Work request
Where does the word "SERVICE" show up in the records? Copy every line that has it.

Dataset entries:
This is an optimization exercise on Yosys and OpenROAD, whose aim is small area, not a production implementation. The RTL was checked by simulation tests, not by an equivalence proof against the original design. Power and IR drop assume default switching activity.

==> v23: inputs <==
// kr_block
module kr_block (
    input  wire        clk,
    input  wire        rst_n,
    output wire [6:0]  row_n,
    input  wire [7:0]  col_n,
    input  wire        hs_valid,
    input  wire [31:0] hs_data,
    output wire [23:0] scan_status,
    output wire        svc_req,
    input  wire        svc_done,
    output wire        tx_req,
    output wire [7:0]  tx_p0,
    output wire [7:0]  tx_p1,
    output wire [7:0]  tx_p2,
    output wire [7:0]  tx_p3,
    input  wire        tx_done,
    input  wire        tx_ok,
    output wire        diag_valid,
    output wire [1:0]  diag_code,
    output wire [7:0]  diag_byte,
    output wire [23:0] tx_status
);
Settings: LEC_CHECK=0, CAP_MARGIN=20, CORE_MARGIN=2, CORE_UTILIZATION=40, SLEW_MARGIN=20; clock period 25.0 ns.
run.sh (not shown) runs the stock make flow with config.mk's settings and CLKGATE_MAP_FILE= SYNTH_SCRIPT=/design/flow/synth_recipe.tcl, a recipe that flattens the netlist after the stock synthesis.
==> v19: changes against v23 <==
--- a/flow/design.v
+++ b/flow/design.v
@@ -26,54 +26,62 @@
     reg [2:0]  row;
     reg [2:0]  col;
     reg [25:0] acc;      
     reg [12:0] sq;       
     reg        first;    
     reg        frac;     
     reg [48:0] snap;
+    reg        fresh;    
     reg        cs1, cs2;  
     always @(posedge clk) begin
         cs1 <= col_n[col];
         cs2 <= cs1;
     end
     wire       in_settle = (sphase == SETTLE);
     wire       in_sample = (sphase == SAMPLE);
     wire [5:0] raw       = {row, col};
     wire       is_key    = (raw >= 6'd4) && (raw <= 6'd52);
     wire       pressed   = ~cs2;
-    wire       edge_seen = is_key && (pressed != snap[0]);
-    wire [25:0] acc_sub  = acc - {12'd0, first ? STEP : 14'd1};
-    wire        borrow   = (acc < {12'd0, STEP}) ;
+    wire       snap_cur  = snap[0] && !fresh;
+    wire       edge_seen = is_key && (pressed != snap_cur);
+    localparam [12:0] SEED = 13'h0001;
+    function [12:0] lfsr_fwd(input [12:0] v);
+        lfsr_fwd = {v[11:0], v[12] ^ v[3] ^ v[2] ^ v[0]};
+    endfunction
+    function [12:0] lfsr_back(input [12:0] v);
+        lfsr_back = {v[0] ^ v[4] ^ v[3] ^ v[1], v[12:1]};
+    endfunction
+    wire [25:0] acc_sub  = acc - {12'd0, STEP};
     wire        last     = (acc < {12'd0, STEP}) || (!frac && acc == {12'd0, STEP});
-    wire        cnt_done = acc[13];
+    wire        cnt_done = (acc[12:0] == lfsr_back(SEED));
     always @(posedge clk) begin
         if (sphase == WAIT_HS) begin
             acc   <= hs_data[31:6];
             frac  <= |hs_data[5:0];
-            sq    <= 13'd0;
+            sq    <= SEED;
             first <= 1'b1;
         end else if ((sphase == STROBE || in_sample) && !first) begin
-            acc[13:0] <= {1'b0, sq};
+            acc[12:0] <= sq;
         end else if (in_settle) begin
             if (first) begin
-                sq <= sq + 13'd1;
+                sq <= lfsr_fwd(sq);
                 if (last) begin
                     first     <= 1'b0;
-                    acc[13:0] <= 14'd0;
+                    acc[12:0] <= SEED;
                 end else
                     acc <= acc_sub;
             end else
-                acc <= acc_sub;
+                acc[12:0] <= lfsr_back(acc[12:0]);
         end
     end
     always @(posedge clk) begin
         if (!rst_n) begin
             sphase <= WAIT_HS;
             row    <= 3'd0;
-            snap   <= 49'd0;
+            fresh  <= 1'b1;
         end else begin
             case (sphase)
                 WAIT_HS: begin
                     if (hs_valid)
                         sphase <= (hs_data == 32'd0) ? HALT_INIT : STROBE;
                 end
                 STROBE: begin
@@ -81,33 +89,36 @@
                     sphase <= SETTLE;
                 end
                 SETTLE: begin
                     if (!first && cnt_done)
                         sphase <= SAMPLE;
                 end
                 SAMPLE: begin
-                    if (is_key)
-                        snap <= {pressed, snap[48:1]};
                     if (edge_seen && wfull)
                         sphase <= HALT_OVF;
                     else if (col == 3'd7)
                         sphase <= RELEASE;
                     else begin
                         col    <= col + 3'd1;
                         sphase <= SETTLE;
                     end
                 end
                 RELEASE: begin
+                    if (row == 3'd6)
+                        fresh <= 1'b0;
                     row    <= (row == 3'd6) ? 3'd0 : row + 3'd1;
                     sphase <= STROBE;
                 end
                 default: ;
             endcase
         end
     end
+    always @(posedge clk)
+        if (in_sample && is_key)
+            snap <= {pressed, snap[48:1]};
     wire strobing = (sphase == SETTLE) || in_sample || (sphase == RELEASE);
     assign row_n     = strobing ? ~(7'd1 << row) : 7'h7f;
     assign push      = in_sample && edge_seen && !wfull;
     assign push_pos  = raw;
     assign hs_done   = (sphase != WAIT_HS);
     assign halted    = (sphase == HALT_OVF) || (sphase == HALT_INIT);
     assign fatal     = {sphase == HALT_INIT, sphase == HALT_OVF};
@@ -137,26 +148,36 @@
     reg [5:0] hreg;
     reg       hreg_v;
     reg [7:0] n;
     reg       p1, p2, q2;
     integer i;
     wire       wr    = (pend_v || push) && (wplace[1:0] == 2'd0);
     wire [5:0] wdata = pend_v ? pend : push_pos;
+    wire [3:0] ws_hi = {4{wr}} & (4'd1 << wplace[6:5]);
+    wire [7:0] ws_lo = 8'd1 << wplace[4:2];
     always @(posedge clk) begin
         for (i = 0; i < 128; i = i + 1)
-            if (i % 4 == 0 && wr && wplace[6:2] == i / 4)
+            if (i % 4 == 0 && ws_hi[i / 32] && ws_lo[(i / 4) % 8])
                 ring[i] <= wdata;
             else
                 ring[i] <= ring[(i + 127) % 128];
     end
     always @(posedge clk)
         if (push)
             pend <= push_pos;
     wire [6:0] rnext   = rplace + {6'd0, !pop};
-    wire [5:0] rd_data = ring[{rnext[6:2], 2'b00}];
+    wire [3:0]  rs_hi = 4'd1 << rnext[6:5];
+    wire [7:0]  rs_lo = 8'd1 << rnext[4:2];
+    reg  [5:0]  rd_data;
+    integer k;
+    always @(*) begin
+        rd_data = 6'd0;
+        for (k = 0; k < 32; k = k + 1)
+            rd_data = rd_data | (ring[4 * k] & {6{rs_hi[k / 8] & rs_lo[k % 8]}});
+    end
     wire       at_w    = (rnext == wplace);    
     always @(posedge clk) begin
         if (!hreg_v || pop) begin
             if (at_w) begin
                 hreg <= wdata;
             end else begin
                 hreg <= rd_data;
@@ -221,15 +242,24 @@
     localparam [1:0] SERVICE = 2'd0,
                      PEEK    = 2'd1,
                      ATTEMPT = 2'd2;
     reg [1:0]  tphase;
     reg        fail;
     reg [52:4] sent;     
     wire [5:0] pos   = diag_valid ? last : tx_req ? head : 6'd4;
-    wire       on    = ~sent[pos];
+    wire [7:0] row_sel = 8'd1 << pos[5:3];
+    wire [7:0] col_sel = 8'd1 << pos[2:0];
+    wire [52:4] sel;
+    genvar g;
+    generate
+        for (g = 4; g <= 52; g = g + 1) begin : g_sel
+            assign sel[g] = row_sel[g / 8] & col_sel[g % 8];
+        end
+    endgenerate
+    wire       on    = ~|(sent & sel);
     wire [5:0] key   = pos - 6'd4;
     always @(posedge clk) begin
         if (!rst_n) begin
             tphase     <= SERVICE;
             diag_valid <= 1'b0;
         end else begin
             diag_valid <= 1'b0;
@@ -245,16 +275,16 @@
     end
     always @(posedge clk)
         if (tx_req && tx_done)
             fail <= !tx_ok;
     always @(posedge clk) begin
         if (!rst_n)
             sent <= 49'd0;
-        else if (popped)
-            sent[pos] <= on;
+        else
+            sent <= sent ^ (sel & {49{popped}});
     end
     assign popped       = diag_valid && !fail;
     assign pop          = tx_req && tx_done && tx_ok;
     assign svc_req      = (tphase == SERVICE);
     assign tx_req       = (tphase == ATTEMPT);
     assign tx_p0        = {7'b0000100, on};
     assign tx_p1        = {3'b100, on, 4'h0};
- ABC_AREA: not set -> 1
- CORE_UTILIZATION: 40 -> 65
- CTS_BUF_LIST: not set -> sky130_fd_sc_hd__clkbuf_8
- CTS_CLUSTER_DIAMETER: not set -> 80
- CTS_CLUSTER_SIZE: not set -> 16
==> results.py <==
metrics = {
    "outcome": {
        "outcome": "finished clean",
    },
    "layout": {
        "inverters": 150,
        "num-nets-final": 3099,
        "buffers": 123,
    },
    "hold_path": {
        "holdPathEnd": "u_queue.ring[83][5]",
    },
    "pwr": {
        "cellPowerDensity_nw_per_um2": 89.1,
        "p_int_mw": 2.08,
    },
    "synth": {
        "synth-simple-area-share": 0.174,
        "synthMuxAreaShare": 0,
    },
    "grt": {
        "grt_pass1_vias": 18700,
    },
}
-- figures above: v19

Response for this exercise
     localparam [1:0] SERVICE = 2'd0,
             tphase     <= SERVICE;
     assign svc_req      = (tphase == SERVICE);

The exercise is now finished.